Collected data:
$ cat src/rtl/line_engine.sv
// line_engine: Bresenham line rasteriser writing one pixel per accepted
// framebuffer handshake. Coordinates live in a 256x256 space and each
// pixel address is {y, x}.
//
// Build option LINE_ENGINE_PLOT_END_EN:
//   defined   - the end pixel is written (max(dx,|dy|)+1 writes)
//   undefined - the end pixel is suppressed (max(dx,|dy|) writes); a
//               zero-length line goes straight from SETUP to DONE
module line_engine (
    input  logic        pclk,
    input  logic        rst,
    input  logic        go,
    input  logic [7:0]  stax,
    input  logic [7:0]  stay,
    input  logic [7:0]  endx,
    input  logic [7:0]  endy,
    input  logic [3:0]  beam,
    input  logic        fb_ready,
    output logic        busy,
    output logic        fb_we,
    output logic [15:0] fb_addr,
    output logic [3:0]  fb_data,
    output logic        done
);

    localparam logic [1:0] S_IDLE  = 2'd0;
    localparam logic [1:0] S_SETUP = 2'd1;
    localparam logic [1:0] S_DRAW  = 2'd2;
    localparam logic [1:0] S_DONE  = 2'd3;

    logic [1:0]         r_state;
    logic [7:0]         r_x;
    logic [7:0]         r_y;
    logic [7:0]         r_ex;
    logic [7:0]         r_ey;
    logic [3:0]         r_beam;
    logic signed [10:0] r_dx;
    logic signed [10:0] r_dy;
    logic signed [10:0] r_err;
    logic               r_sxneg;
    logic               r_syneg;

    logic signed [10:0] w_ddx;
    logic signed [10:0] w_ddy;
    logic signed [10:0] w_adx;
    logic signed [10:0] w_ady;
    logic signed [10:0] w_e2;
    logic               w_stepx;
    logic               w_stepy;
    logic signed [10:0] w_err_nx;
    logic [7:0]         w_nx;
    logic [7:0]         w_ny;
    logic               w_at_end;
    logic               w_next_end;
    logic               w_last;
    logic               w_zero_len;
    logic               w_accept;

    // Setup-time deltas and the per-step Bresenham update for the current pixel
    always_comb begin
        w_ddx      = $signed({3'b000, r_ex}) - $signed({3'b000, r_x});
        w_ddy      = $signed({3'b000, r_ey}) - $signed({3'b000, r_y});
        w_adx      = w_ddx[10] ? -w_ddx : w_ddx;
        w_ady      = w_ddy[10] ? -w_ddy : w_ddy;
        // |err| never exceeds 2*255, so doubling stays inside 11 bits
        w_e2       = r_err <<< 1;
        w_stepx    = (w_e2 >= r_dy);
        w_stepy    = (w_e2 <= r_dx);
        w_err_nx   = r_err + (w_stepx ? r_dy : 11'sd0) + (w_stepy ? r_dx : 11'sd0);
        w_nx       = r_x;
        w_ny       = r_y;
        if (w_stepx) w_nx = r_sxneg ? (r_x - 8'd1) : (r_x + 8'd1);
        if (w_stepy) w_ny = r_syneg ? (r_y - 8'd1) : (r_y + 8'd1);
        w_at_end   = (r_x == r_ex) && (r_y == r_ey);
        w_next_end = (w_nx == r_ex) && (w_ny == r_ey);
        w_zero_len = w_at_end;
        w_accept   = (r_state == S_DRAW) && fb_ready;
`ifdef LINE_ENGINE_PLOT_END_EN
        w_last     = w_at_end;
`else
        // Stop on the write that precedes the end pixel so it is never issued
        w_last     = w_next_end;
`endif
    end

    // Control FSM and line state; inputs are only sampled in IDLE
    always_ff @(posedge pclk) begin
        if (rst) begin
            r_state <= S_IDLE;
            r_x     <= '0;
            r_y     <= '0;
            r_ex    <= '0;
            r_ey    <= '0;
            r_beam  <= '0;
            r_dx    <= '0;
            r_dy    <= '0;
            r_err   <= '0;
            r_sxneg <= 1'b0;
            r_syneg <= 1'b0;
        end else begin
            case (r_state)
                S_IDLE: begin
                    if (go) begin
                        r_x     <= stax;
                        r_y     <= stay;
                        r_ex    <= endx;
                        r_ey    <= endy;
                        r_beam  <= beam;
                        r_state <= S_SETUP;
                    end
                end
                S_SETUP: begin
                    r_dx    <= w_adx;
                    r_dy    <= -w_ady;
                    r_err   <= w_adx - w_ady;
                    r_sxneg <= w_ddx[10];
                    r_syneg <= w_ddy[10];
`ifdef LINE_ENGINE_PLOT_END_EN
                    r_state <= S_DRAW;
`else
                    r_state <= w_zero_len ? S_DONE : S_DRAW;
`endif
                end
                S_DRAW: begin
                    if (w_accept) begin
                        if (w_last) begin
                            r_state <= S_DONE;
                        end else begin
                            r_x   <= w_nx;
                            r_y   <= w_ny;
                            r_err <= w_err_nx;
                        end
                    end
                end
                default: begin
                    r_state <= S_IDLE;
                end
            endcase
        end
    end

    // Outputs decode purely from registers, so fb_ready never reaches them
    always_comb begin
        busy    = (r_state == S_SETUP) || (r_state == S_DRAW);
        fb_we   = (r_state == S_DRAW);
        fb_addr = {r_y, r_x};
        fb_data = r_beam;
        done    = (r_state == S_DONE);
    end

endmodule

$ cat config.mk
export PLATFORM = sky130hd
export DESIGN_NAME = line_engine
export DESIGN_NICKNAME = d
export VERILOG_FILES = /design/src/rtl/line_engine.sv
export SDC_FILE = /design/constraint.sdc
export NUM_CORES = 1
export LEC_CHECK = 0
export CORE_MARGIN = 2
export CORE_UTILIZATION = 55
export CTS_BUF_LIST = sky130_fd_sc_hd__clkbuf_8
export CTS_CLUSTER_DIAMETER = 60
export DETAILED_ROUTE_END_ITERATION = 8
export PLACE_DENSITY = 0.8
export SYNTH_ARGS = -nofsm -noshare
export SYNTH_HDL_FRONTEND = slang
export SYNTH_SLANG_ARGS = --single-unit
$ cat constraint.sdc
create_clock -name pclk -period 4.8 [get_ports pclk]
set_clock_uncertainty 0.2 [all_clocks]
set_input_delay 0.72 -clock pclk [delete_from_list [all_inputs] [get_ports pclk]]
set_output_delay 0.72 -clock pclk [all_outputs]
set_load 0.02 [all_outputs]
# Word-level counts from Yosys, hierarchy flattened
# Cells that the tools add are included.
[totals]
output_inout_bits = 23
regBits = 73
wordCells = 71
in_bits = 40
[op_classes]
n_mux = 24
eq_ne = 11
n_reduce_logical = 11
add_sub_neg = 12
order_cmp = 2
[op_table]
columns = ["operator", "count"]
rows = [
  ["$mux W8", 10],
  ["$mux W11", 6],
  ["$eq A8 B8 Y1", 4],
  ["$pmux W8 S2", 2],
  ["$add A11 B11 Y11", 2],
  ["$neg A9 Y11", 2],
  ["$pmux W11 S2", 1],
  ["$sub A8 B8 Y9", 2],
  ["$add A8 B1 Y8 const B", 2],
  ["$sub A8 B1 Y8 const B", 2],
  ["$ge A11 B11 Y1", 1],
  ["$le A11 B11 Y1", 1],
  ["$neg A11 Y11", 1],
  ["$sub A11 B11 Y11", 1],
  ["$mux W2", 3],
  ["$pmux W2 S3", 1],
  ["$reduce_and A3 Y1", 2],
  ["$eq A2 B2 Y1 const B", 2],
  ["$ne A2 B1 Y1 const B", 2],
  ["$ne A2 B2 Y1 const B", 2],
  ["$reduce_and A4 Y1", 1],
  ["$reduce_bool A2 Y1", 2],
  ["$logic_and A1 B1 Y1", 3],
  ["$eq A2 B1 Y1 const B", 1],
  ["4 further kinds", 4],
]

# Depth between registers and ports, before layout
# Gate-level depths: netlist of run 1.
[depth]
word_depth = 8
mapped_depth = 23
ltp_nobuf = 22

# Least setup slack after synthesis of run 1
# OpenSTA, ideal clock, no wires.
[synth_timing]
kind = "register to register"
from = "reg r_dy[10]"
to = "reg r_err[9]"
period_less_slack_ns = 4.850
stages_incl_launch_ff = 22
setup_slack_ns = -0.050
t_required_ns = 4.465
t_arrival_ns = 4.515
path_cell_list = "dfxtp_1 > inv_1 > ha_1 > nand4_1 > a2111oi_4 > a2111oi_2 > a21boi_2 > buf_1 > clkbuf_1 > and2_1 > fa_1 > ha_1 > fa_1 > a21oi_1 > nor2_1 > nor2_1 > o21bai_1 > a21oi_1 > o21ai_0 > xor2_1 > a211oi_1 > nor3_2"
[synth_via]
elab_chain_len = 7
[synth_lines]
columns = ["item", "line", "rtl"]
rows = [
  ["start, declared", "38", "logic signed [10:0] r_dy;"],
  ["start signal, assigned", "114", "r_dy <= -w_ady;"],
  ["$ge A11 B11 Y1 (*)", "67", "w_stepx = (w_e2 >= r_dy);"],
  ["$mux W11", "69", "w_err_nx = r_err + (w_stepx ? r_dy : 11'sd0) + (w_stepy ? r_dx : 11'sd0);"],
  ["$add A11 B11 Y11 (2 in a row)", "69", ""],
  ["$mux W11", "126", "if (w_last) begin"],
  ["$mux W11", "125", "if (w_accept) begin"],
  ["$pmux W11 S2", "101", "case (r_state)"],
  ["end signal, assigned", "115", "r_err <= w_adx - w_ady;"],
  ["end signal, assigned", "131", "r_err <= w_err_nx;"],
  ["end, declared", "39", "logic signed [10:0] r_err;"],
]
# Every way passes the cells marked *; elsewhere a longest branch is shown, timed or not. The select of a mux whose other input is x is not followed.
# A chain may end at the register's enable or synchronous reset.

# Worst setup path in the final report of run 1
[layout_timing]
from = "reg r_dy[4]"
to = "reg r_err[9]"
[layout_via]
elab_chain_len = 7
[layout_lines]
columns = ["item", "line"]
rows = [
  ["$ge A11 B11 Y1", "67"],
  ["$mux W11", "69"],
  ["$add A11 B11 Y11 (2 in a row)", "69"],
  ["$mux W11", "126"],
  ["$mux W11", "125"],
  ["$pmux W11 S2", "101"],
]
# Several ways; a longest one is shown, not always the timed one. The select of a mux whose other input is x is not followed.
**config.mk**
```make
export PLATFORM = sky130hd
export DESIGN_NAME = mem_access_unit_flat
export DESIGN_NICKNAME = d
export VERILOG_FILES = /design/src/rtl/mem_access_unit_pkg.sv /design/src/rtl/mem_access_unit_if.sv /design/src/rtl/mem_access_unit_load_extract.sv /design/src/rtl/mem_access_unit.sv /design/src/flat_wrapper.sv
export SDC_FILE = /design/constraint.sdc
export NUM_CORES = 1
export LEC_CHECK = 0
export ABC_AREA = 1
export CORE_MARGIN = 4
export CORE_UTILIZATION = 43
export DETAILED_ROUTE_END_ITERATION = 8
export GPL_TIMING_DRIVEN = 0
export PLACE_DENSITY = 0.86
export SLEW_MARGIN = 10
export SYNTH_ARGS = -nofsm -noshare
export SYNTH_HDL_FRONTEND = slang
export SYNTH_SLANG_ARGS = --single-unit
```
**constraint.sdc**
```tcl
create_clock -name clk -period 6.6 [get_ports clk]
set_input_delay 1.98 -clock clk [delete_from_list [all_inputs] [get_ports clk]]
set_output_delay 1.98 -clock clk [all_outputs]
set_load 0.02 [all_outputs]
```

*Exercise aim*. Wherever a line in the data above contains the word "timed", copy that line.

*Result of this task*.
# Every way passes the cells marked *; elsewhere a longest branch is shown, timed or not. The select of a mux whose other input is x is not followed.
# Several ways; a longest one is shown, not always the timed one. The select of a mux whose other input is x is not followed.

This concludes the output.